University of Texas at Austin
I scored high on my SAT, 99th percentile, and was ranked in the top 5 in my class at Austin High School. I was accepted to the University of Texas, School of Engineering, within two weeks of submitting my application. I guess I am sort of legacy there: both my parents attended UT Austin, and my mom even studied computer science. I entered UT Austin, studying for a Major in Electrical Engineering and a Minor in Microcontrollers and Control Systems. My time there was magical. I recall the grungy Cockrell School of Engineering campus, the smell of the old buildings, and the bathroom tile like exterior. In the basement
The UT ECE Building was really run down, but it had a sort of charm to it. My fondest memories are in the computer lab, where dozens of Sun workstations were available for students to use. I spent hours and hours in that lab, programming behavioral programs, VHDL, and more.
The Electronics Lab
The other room I spent a lot of time in was the electronic lab. I was able to take several labs. In the electronic lab, I gained extensive experience in practical electronics. My work involved building amplifiers and motor controllers, and programming microcontrollers in assembly language. Skills developed included system bootstrapping, microcontroller programming, and circuit debugging using tools like logic analyzers, oscilloscopes, and function generators. I also honed my abilities in soldering, reading circuit diagrams, using breadboards, and employing multimeters for circuit analysis.

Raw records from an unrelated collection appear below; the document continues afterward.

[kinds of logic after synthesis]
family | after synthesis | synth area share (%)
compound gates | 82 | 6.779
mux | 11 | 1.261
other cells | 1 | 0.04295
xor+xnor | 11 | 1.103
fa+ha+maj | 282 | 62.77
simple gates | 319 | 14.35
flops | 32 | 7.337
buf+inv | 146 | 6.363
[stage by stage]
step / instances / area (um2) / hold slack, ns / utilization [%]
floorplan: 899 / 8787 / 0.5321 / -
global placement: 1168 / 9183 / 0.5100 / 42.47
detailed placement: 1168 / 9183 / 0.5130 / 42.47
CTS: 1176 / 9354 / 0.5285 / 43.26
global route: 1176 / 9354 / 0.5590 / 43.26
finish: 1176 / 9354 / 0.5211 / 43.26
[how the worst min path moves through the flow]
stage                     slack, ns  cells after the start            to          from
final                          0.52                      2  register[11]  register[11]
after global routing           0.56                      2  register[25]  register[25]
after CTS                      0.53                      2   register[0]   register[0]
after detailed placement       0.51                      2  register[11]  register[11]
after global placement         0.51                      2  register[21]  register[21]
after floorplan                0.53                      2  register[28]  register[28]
From an optimization exercise on the open Yosys and OpenROAD flow, aimed at a short achievable clock period and few clock cycles; shortcuts taken in it are not production practice. At most, simulation tests tie the RTL to the original design; equivalence was not proved. No activity file was given, so power comes from the tool's default toggle rates.

Setup of v43:
==> flow/design.v (excerpt) <==
module proc(
	    clk,
	    rst,
	    imem_rdata,
	    dmem_rdata,
	    imem_addr,
	    dmem_addr,
	    dmem_wdata,
	    dmem_en,
	    dmem_wr,
	    halt
	    );
make LEC_CHECK=0 ABC_CLOCK_PERIOD_IN_PS=2500 CAP_MARGIN=20 CORE_MARGIN=2 CORE_UTILIZATION=40 GPL_ROUTABILITY_DRIVEN=0 SETUP_SLACK_MARGIN=5.0 SLEW_MARGIN=20 SYNTH_HIERARCHICAL=1 TNS_END_PERCENT=100 finish   # period 8.0 ns
run.sh (not shown) runs the stock make flow with config.mk's settings and CLKGATE_MAP_FILE= SYNTH_SCRIPT=/design/flow/synth_recipe.tcl, a recipe that flattens the netlist after the stock synthesis.
Testbench counts of v43, summed over its fixed seeds: cycles 85,394.
Inputs modified between v43 and v24:
Settings: clearing GPL_ROUTABILITY_DRIVEN, which used to be 0; swapping 40 for 30 in CORE_UTILIZATION.
[summary]
Total power of v24 is lower than that of v43. Going from v43 to v24, clock network power down about 11%, shortest clock period the worst path allows after layout flat, global-route usage down 5.9 points, wire length up about 2.6%. Looking at endpoint of the worst setup timing path, the pc[15]$_DFF_P_ result is from v24; the pc[12]$_DFF_P_ one comes from v43. Synthesized instance count of v43 is on par with v24. Sort v43 and v24 by effective utilization at floorplan asc -> top: v24. Non-clock buffer share of cell area: higher on v43. v24 ended up with a lower met1 track utilization from global routing than v43 did. Row count went up by more than 10% going from v43 to v24.
Changes in v52 relative to v24:
Settings: changing CORE_UTILIZATION from 30 to 40.
Results
Area of the die in v52 is about 25% lower than in v24
v52: maximum vdd ir drop is about 3.7% lower than what v24 reported.
The higher global-route usage of v24 and v52 is in v52.
Diff v24 -> v52 | tapcell count | decrease of 329
v52: full flow OK, the timing, DRC and antenna checks passed
v52 vs. v24: sequential cell fraction of total power shrank by 0.3 points, area share of and/or/nand/nor cells after synthesis held steady.
Hold slack: v52 vs v24, no meaningful difference

* * *

Another version of the RTL of proc (not shown whole).
For scale: ~450 flip-flops, about 0.024 mm² of cells after synthesis.
==> flow/config.mk <==
export PLATFORM = sky130hd
export DESIGN_NAME = proc
export DESIGN_NICKNAME = proc
export VERILOG_FILES = /design/flow/design.v
export SDC_FILE = /design/flow/constraint.sdc
export NUM_CORES = 4
export LEC_CHECK = 0
export ABC_CLOCK_PERIOD_IN_PS = 2500
export CAP_MARGIN = 20
export CORE_MARGIN = 2
export CORE_UTILIZATION = 40
export SETUP_SLACK_MARGIN = 4.6
export SLEW_MARGIN = 20
export TNS_END_PERCENT = 100
==> flow/constraint.sdc <==
create_clock -name core_clock -period 8.0 [get_ports {clk}]
set_input_delay 1.6000 -clock core_clock [delete_from_list [all_inputs] [get_ports {clk}]]
set_output_delay 1.6000 -clock core_clock [all_outputs]
set_load 0.01 [all_outputs]
The starting point passed the timing, DRC and antenna checks.
Change:
--- a/flow/config.mk
+++ b/flow/config.mk
@@ -12 +12 @@
-export SETUP_SLACK_MARGIN = 4.6
+export SETUP_SLACK_MARGIN = 5.0
Power went up by a few percent; routed wire length went up by roughly a tenth; sequential share of layout area went down by 4.1 points; setup slack gets worse by 87 ps; cell area went up by roughly a tenth; synthesized cell count stays the same; sequential power is about the same.
No functional check of the RTL was part of any run of this note.

* * *

## the previous run
proc, a different RTL version from the one above (not shown whole).
For scale: about 400 flip-flops, roughly 85 I/O pins, about 0.023 mm2 of cells after synthesis.
clock: 8.0 ns
lec_check: 0
abc_clock_period_in_ps: 1500
cap_margin: 20
core_margin: 2
core_utilization: 40
setup_slack_margin: 5.0
slew_margin: 20
tns_end_percent: 100
The previous run finished end to end and its layout was clean on timing, DRC and antenna.
Here is what was changed in the inputs of the current run compared with the previous run.
Settings: changing ABC_CLOCK_PERIOD_IN_PS from 1500 to 2500.
Notes after the runs:
- From the current run to the previous run, count of distinct cell types in the synthesized netlist did not move at all.
- Delta (the current run minus the previous run): cell count after synthesis ~0 delta, wire length after detailed routing neither gained nor lost much, global-route wire length before repair was more or less identical, final count of pins violating max slew now sits at about the same level, met3 wire length saw little to no change.
- Reported for the previous run and the current run, overall die width turned out identical to the last digit.
- Delta (the current run minus the previous run): clock-buffer cell count about even, total placed instance area barely changed, vertical die dimension now sits at about the same level.
No run of this note included a check of the RTL's function; only the layout flow was run.

* * *

Another version of the RTL of proc (not shown whole).
For scale: ~85 I/O pins, about 29000 µm² of cells after synthesis.
// proc
module proc(
	    clk,
	    rst,
	    imem_rdata,
	    dmem_rdata,
	    imem_addr,
	    dmem_addr,
	    dmem_wdata,
	    dmem_en,
	    dmem_wr,
	    halt
	    );
export LEC_CHECK = 0
export ABC_CLOCK_PERIOD_IN_PS = 2500
export CAP_MARGIN = 20
export CORE_MARGIN = 2
export CORE_UTILIZATION = 55
export PLACE_DENSITY = 0.8
export SETUP_SLACK_MARGIN = 5.0
export SLEW_MARGIN = 20
export SYNTH_HIERARCHICAL = 1
export TNS_END_PERCENT = 100
create_clock -name core_clock -period 8.0 [get_ports {clk}]
The baseline went through all stages and came out clean.
Edit:
Settings changed: CORE_UTILIZATION 55 to 40, PLACE_DENSITY 0.8 to unset.
Outcome: The changed run ran to the end with no violations. Hold slack got worse by 7.5 ps. Clock power increases by a little under a tenth. First-iteration DRC count decreases by well over a third. Core utilization decreases by 18 points. Area after synthesis is unchanged. Final cell count increases by a little under a tenth. Fmax increases by a few percent.
No functional check of the RTL was part of any run of this note.

* * *

proc, a different RTL version from the one above (not shown whole).
For scale: roughly 1900 cells after synthesis, about 360 flip-flops, roughly 85 I/O pins, roughly 20000 sq um of cells after synthesis.
Design proc, start of the top module:
module proc(
	    clk,
	    rst,
	    imem_rdata,
	    dmem_rdata,
	    imem_addr,
	    dmem_addr,
	    dmem_wdata,
	    dmem_en,
	    dmem_wr,
	    halt
	    );
make LEC_CHECK=0 ABC_CLOCK_PERIOD_IN_PS=3000 CAP_MARGIN=20 CORE_MARGIN=2 CORE_UTILIZATION=40 SETUP_SLACK_MARGIN=4.0 SLEW_MARGIN=20 TNS_END_PERCENT=100 finish   # period 8.0 ns
Rerun with:
- ABC_CLOCK_PERIOD_IN_PS: 3000 -> 2500
- SETUP_SLACK_MARGIN: 4.0 -> 5.0
Result: The new run completed with no timing, DRC or antenna violations. Cell area rose by 11%. Total power climbs by 6.5%. Routed wire length grows by 5.7%. Count of clock-buffer cells in the layout shrinks by 1. Global-route usage climbs by 0.92 points. Combinational power goes up by 33%. Via count rose by about 5.6%.
Function was not checked in any run of this note: the RTL went through the layout flow alone.

## port drivers added, routing unchanged
Ports are ideal in the flow. The routed layouts listed here were re-timed in OpenROAD.
Step 1 assumes that a clkbuf_16 drives the clock port and a buf_2 every other input.
Step 2 also shifts input and output timing later by t, the mid clock arrival at the registers, as if the neighbouring blocks saw the same clock.
a / b / c = ideal ports / drivers / drivers and shift; a / b = the first two.
| run | shift t [ns] | setup WS [ns] | clock arrival spread, ns | pins driven straight from the clock port |
|---|---|---|---|---|
| v43 | 0.667 | 4.673 / 4.712 / 4.045 | 0.025 / 0.025 | 1 |
| v24 | 0.676 | 4.674 / 4.608 / 3.932 | 0.030 / 0.030 | 1 |
| v52 | 0.679 | 4.663 / 4.663 / 4.012 | 0.037 / 0.037 | 1 |
| the first run of note 2 | 0.651 | 3.980 / 3.980 / 3.725 | 0.035 / 0.035 | 1 |
| the second run of note 2 | 0.647 | 3.893 / 3.893 / 3.339 | 0.039 / 0.039 | 1 |
| the previous run | 0.635 | 4.082 / 4.082 / 3.547 | 0.023 / 0.023 | 1 |
| the current run | 0.635 | 4.082 / 4.082 / 3.547 | 0.023 / 0.023 | 1 |
| the first run of note 4 | 0.659 | 4.425 / 4.425 / 3.830 | 0.042 / 0.041 | 1 |
| the second run of note 4 | 0.643 | 4.582 / 4.582 / 3.977 | 0.045 / 0.045 | 1 |
| the first run of note 5 | 0.611 | 4.057 / 4.057 / 3.535 | 0.032 / 0.033 | 1 |
| the second run of note 5 | 0.610 | 4.586 / 4.602 / 3.992 | 0.027 / 0.028 | 1 |
After both steps every run listed still meets setup and hold. For v24, which loses most, drivers alone change the setup slack by -0.066 ns; drivers and shift together by -0.742 ns.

The plethora of Integrated Chips, MOSFETs, BJTs, wires, breadboards, and equipment really opened up my mind to more than just computers. 555 Timers were a staple of my time there. I was able to see how computers could be used to control the physical world. I was able to see how powerful analog electronics could be.
I think the classes I excelled the most in where classes that combined microcontrollers and algorithms. I took several classes on Microcontroller applications. Professor Robert Flake taught a class on Microcontrollers and discrete systems design. I learned how to create digital control systems. Professor Flake liked my questions in class. It was probably the most fascinating class I attended. He invited me to take a graduate class after that, where I learned about Z-Transforms and Laplace Transforms. I was able to apply my knowledge of microcontrollers to building control systems.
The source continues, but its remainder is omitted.